Azole

Azoles are a class of five-membered heterocyclic compounds containing a nitrogen atom and at least one other non-carbon atom (i.e. nitrogen, sulfur, or oxygen) as part of the ring.^[1] Their names originate from the Hantzsch–Widman nomenclature. The parent compounds are aromatic and have two double bonds; there are successively reduced analogs (azolines and azolidines) with fewer. One, and only one, lone pair of electrons from each heteroatom in the ring is part of the aromatic bonding in an azole. Names of azoles maintain the prefix upon reduction (e.g., pyrazoline, pyrazolidine). The numbering of ring atoms in azoles starts with the heteroatom that is not part of a double bond, and then proceeds towards the other heteroatom.

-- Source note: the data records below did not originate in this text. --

<file path="src/rtl/iir_pkg.sv">
`default_nettype none
// ============================================================================
//  Package : iir_pkg
//  Purpose : Shared IEEE-754 single-precision field layout, constants and
//            operand classification for the IIR float-to-fixed output stage.
//  Contents: float_t struct, FLT_* constants, fclass_t enum, classify().
//  Revision: 1.0  initial release
// ============================================================================
package iir_pkg;

    typedef struct packed {
        logic        sign;
        logic [7:0]  exp;
        logic [22:0] man;
    } float_t;

    localparam int FLT_BIAS    = 127;
    localparam int FLT_MAN_W   = 23;
    localparam int FLT_EXP_MAX = 255;

    typedef enum logic [1:0] {
        ZERO = 2'd0,
        NORM = 2'd1,
        INF  = 2'd2,
        NAN  = 2'd3
    } fclass_t;

    // Denormals are deliberately folded into ZERO: their magnitude is far
    // below one LSB for every supported FRAC_BITS.
    function automatic fclass_t classify(input float_t f);
        fclass_t c;
        if (f.exp == 8'd0)
            c = ZERO;
        else if (f.exp == 8'(FLT_EXP_MAX))
            c = (f.man != '0) ? NAN : INF;
        else
            c = NORM;
        return c;
    endfunction

endpackage
`default_nettype wire

</file>
<file path="src/rtl/iir_f2q_sat.sv">
`default_nettype none
// ============================================================================
//  Module  : iir_f2q_sat
//  Purpose : Combinational final stage of the float-to-fixed converter:
//            optional round-half-away, sign application, saturation, flags.
//  Ports   : sign, cls, mag, pre_ovf, [guard]  -> aligned operand
//            value, flag_ovf, flag_nan         -> fixed-point result
//  Config  : IIR_F2Q_ROUND_EN selects round-to-nearest (ties away) instead
//            of truncation toward zero; the guard port exists only then.
//  Revision: 1.0  initial release
// ============================================================================
module iir_f2q_sat
    import iir_pkg::*;
#(
    parameter int OUT_W = 16
) (
    input  logic             sign,
    input  fclass_t          cls,
    input  logic [OUT_W-1:0] mag,
    input  logic             pre_ovf,
`ifdef IIR_F2Q_ROUND_EN
    input  logic             guard,
`endif
    output logic [OUT_W-1:0] value,
    output logic             flag_ovf,
    output logic             flag_nan
);

    localparam logic [OUT_W-1:0] POS_SAT = {1'b0, {(OUT_W-1){1'b1}}};
    localparam logic [OUT_W-1:0] NEG_SAT = {1'b1, {(OUT_W-1){1'b0}}};
    // 2^(OUT_W-1): the largest magnitude a negative result may carry.
    localparam logic [OUT_W:0]   MAG_LIM = {2'b01, {(OUT_W-1){1'b0}}};

    // One extra bit so a rounding carry out of the top is still visible.
    logic [OUT_W:0] rounded;

    always_comb begin
`ifdef IIR_F2Q_ROUND_EN
        rounded = {1'b0, mag} + {{OUT_W{1'b0}}, guard};
`else
        rounded = {1'b0, mag};
`endif
        value    = '0;
        flag_ovf = 1'b0;
        flag_nan = 1'b0;
        if (cls == NAN) begin
            flag_nan = 1'b1;
        end else if (cls == INF || pre_ovf) begin
            flag_ovf = 1'b1;
            value    = sign ? NEG_SAT : POS_SAT;
        end else if (!sign) begin
            if (rounded >= MAG_LIM) begin
                flag_ovf = 1'b1;
                value    = POS_SAT;
            end else begin
                value = rounded[OUT_W-1:0];
            end
        end else begin
            if (rounded > MAG_LIM) begin
                flag_ovf = 1'b1;
                value    = NEG_SAT;
            end else begin
                // Exactly 2^(OUT_W-1) negates onto NEG_SAT without overflow.
                value = '0 - rounded[OUT_W-1:0];
            end
        end
    end

endmodule
`default_nettype wire

</file>
<file path="src/rtl/iir_f2q.sv">
`default_nettype none
// ============================================================================
//  Module  : iir_f2q
//  Purpose : Pipelined IEEE-754 single to saturated signed fixed-point
//            converter with valid/ready on both sides. Output value is
//            x * 2^FRAC_BITS, truncated or rounded, clamped to OUT_W bits.
//  Ports   : clk, reset_l (async, active-low)
//            i_signal[31:0], i_valid, i_ready      -> float input side
//            o_signal[OUT_W-1:0], o_valid, o_ready -> fixed output side
//            o_ovf (saturated / Inf), o_nan (input was NaN)
//  Config  : IIR_F2Q_ROUND_EN -> round to nearest, ties away from zero;
//            undefined -> truncate toward zero.
//  Timing  : sample accepted at edge N is presented after edge N+3.
//  Revision: 1.0  initial release
// ============================================================================
module iir_f2q
    import iir_pkg::*;
#(
    parameter int OUT_W     = 16,
    parameter int FRAC_BITS = 0
) (
    input  logic             clk,
    input  logic             reset_l,
    input  logic [31:0]      i_signal,
    input  logic             i_valid,
    output logic             i_ready,
    output logic [OUT_W-1:0] o_signal,
    output logic             o_valid,
    input  logic             o_ready,
    output logic             o_ovf,
    output logic             o_nan
);

    // Exponent offset that turns a biased exponent into a left-shift count
    // of the 24-bit significand (negative results mean a right shift).
    localparam int SH_OFS = FLT_BIAS + FLT_MAN_W - FRAC_BITS;

    // Whole pipe moves as one; a stalled output freezes every stage.
    logic adv;
    assign adv     = !o_valid || o_ready;
    assign i_ready = adv;

    // ---------------- capture register -------------------------------------
    logic   cap_v;
    float_t cap_f;

    // ---------------- S1: unpack / classify --------------------------------
    logic        s1_v;
    logic        s1_sign;
    logic [7:0]  s1_exp;
    logic [23:0] s1_sig;
    fclass_t     s1_cls;

    // ---------------- S2: align --------------------------------------------
    logic             s2_v;
    logic             s2_sign;
    fclass_t          s2_cls;
    logic [OUT_W-1:0] s2_mag;
    logic             s2_pre_ovf;
`ifdef IIR_F2Q_ROUND_EN
    logic             s2_guard;
    logic             guard_nxt;
    logic [24:0]      rsh;
`endif

    logic [9:0]  shamt;
    logic [9:0]  rshamt;
    logic [63:0] int_part;
    logic        far_left;

    // ---------------- S3: output register ----------------------------------
    logic             out_v;
    logic [OUT_W-1:0] out_sig;
    logic             out_ovf;
    logic             out_nan;

    logic [OUT_W-1:0] sat_value;
    logic             sat_ovf;
    logic             sat_nan;

    // Alignment. int_part is wide enough that a 24-bit significand shifted
    // left by up to 40 never loses a set bit; anything further is flagged
    // directly since OUT_W never exceeds 32.
    always_comb begin
        shamt    = 10'({2'b00, s1_exp}) - 10'(SH_OFS);
        rshamt   = 10'd0 - shamt;
        int_part = '0;
        far_left = 1'b0;
`ifdef IIR_F2Q_ROUND_EN
        guard_nxt = 1'b0;
        rsh       = '0;
`endif
        if (s1_cls == NORM) begin
            if (!shamt[9]) begin
                if (shamt > 10'd40)
                    far_left = 1'b1;
                else
                    int_part = {40'd0, s1_sig} << shamt[5:0];
            end else if (rshamt < 10'd25) begin
`ifdef IIR_F2Q_ROUND_EN
                rsh       = {s1_sig, 1'b0} >> rshamt[4:0];
                int_part  = {40'd0, rsh[24:1]};
                guard_nxt = rsh[0];
`else
                int_part  = {40'd0, s1_sig >> rshamt[4:0]};
`endif
            end
        end
    end

    always_ff @(posedge clk or negedge reset_l) begin
        if (!reset_l) begin
            cap_v      <= 1'b0;
            cap_f      <= '0;
            s1_v       <= 1'b0;
            s1_sign    <= 1'b0;
            s1_exp     <= '0;
            s1_sig     <= '0;
            s1_cls     <= ZERO;
            s2_v       <= 1'b0;
            s2_sign    <= 1'b0;
            s2_cls     <= ZERO;
            s2_mag     <= '0;
            s2_pre_ovf <= 1'b0;
`ifdef IIR_F2Q_ROUND_EN
            s2_guard   <= 1'b0;
`endif
            out_v      <= 1'b0;
            out_sig    <= '0;
            out_ovf    <= 1'b0;
            out_nan    <= 1'b0;
        end else if (adv) begin
            cap_v      <= i_valid;
            cap_f      <= i_signal;

            s1_v       <= cap_v;
            s1_sign    <= cap_f.sign;
            s1_exp     <= cap_f.exp;
            s1_sig     <= {(cap_f.exp != 8'd0), cap_f.man};
            s1_cls     <= classify(cap_f);

            s2_v       <= s1_v;
            s2_sign    <= s1_sign;
            s2_cls     <= s1_cls;
            s2_mag     <= int_part[OUT_W-1:0];
            s2_pre_ovf <= far_left | (|int_part[63:OUT_W]);
`ifdef IIR_F2Q_ROUND_EN
            s2_guard   <= guard_nxt;
`endif

            out_v <= s2_v;
            // Data only loads on a real sample so a bubble leaves the last
            // result in place instead of churning the output bus.
            if (s2_v) begin
                out_sig <= sat_value;
                out_ovf <= sat_ovf;
                out_nan <= sat_nan;
            end
        end
    end

    iir_f2q_sat #(
        .OUT_W (OUT_W)
    ) u_sat (
        .sign     (s2_sign),
        .cls      (s2_cls),
        .mag      (s2_mag),
        .pre_ovf  (s2_pre_ovf),
`ifdef IIR_F2Q_ROUND_EN
        .guard    (s2_guard),
`endif
        .value    (sat_value),
        .flag_ovf (sat_ovf),
        .flag_nan (sat_nan)
    );

    assign o_valid  = out_v;
    assign o_signal = out_sig;
    assign o_ovf    = out_ovf;
    assign o_nan    = out_nan;

endmodule
`default_nettype wire

</file>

Imidazole and other five-membered aromatic heterocyclic systems with two nitrogens are extremely common in nature and form the core of many biomolecules, such as histidine.

Compound classes[edit]

Nitrogen only

N,O compounds

Oxazole
Isoxazole
1,2,3-oxadiazole
(unstable)
Oxadiazole
(1,2,4-Oxadiazole)
Furazan
(1,2,5-oxadiazole)
1,3,4-oxadiazole

N,S compounds

Thiazole
Isothiazole
Thiadiazole
(1,2,3-Thiadiazole)
1,2,4-thiadiazole
1,2,5-thiadiazole
1,3,4-thiadiazole

Use as anti-fungal agents[edit]

The search for antifungal agents with acceptable toxicity profiles led first to the discovery of ketoconazole, the first azole-based oral treatment of systemic fungal infections, in the early 1980s. Later, triazoles fluconazole and itraconazole, with a broader spectrum of antifungal activity and improved safety profile were developed. In order to overcome limitations such as sub-optimal spectra of activity, drug-drug interactions, toxicity, development of resistance and unfavorable pharmacokinetics, analogues were developed. Second-generation triazoles, including voriconazole, posaconazole and ravuconazole, are more potent and more active against resistant pathogens.^[2]

For wood preservation, other azoles such as propiconazole, tebuconazole and cyproconazole, are used as antifungal agents in several wood products or structures, with or without the addition of copper-containing compounds. Such azoles possess a good activity in solvents and water-based formulations, and are effective against wood-destroying, rot fungi.^[3]

References[edit]

This article incorporates material from the Citizendium article "Azole", which is licensed under the Creative Commons Attribution-ShareAlike 3.0 Unported License but not under the GFDL.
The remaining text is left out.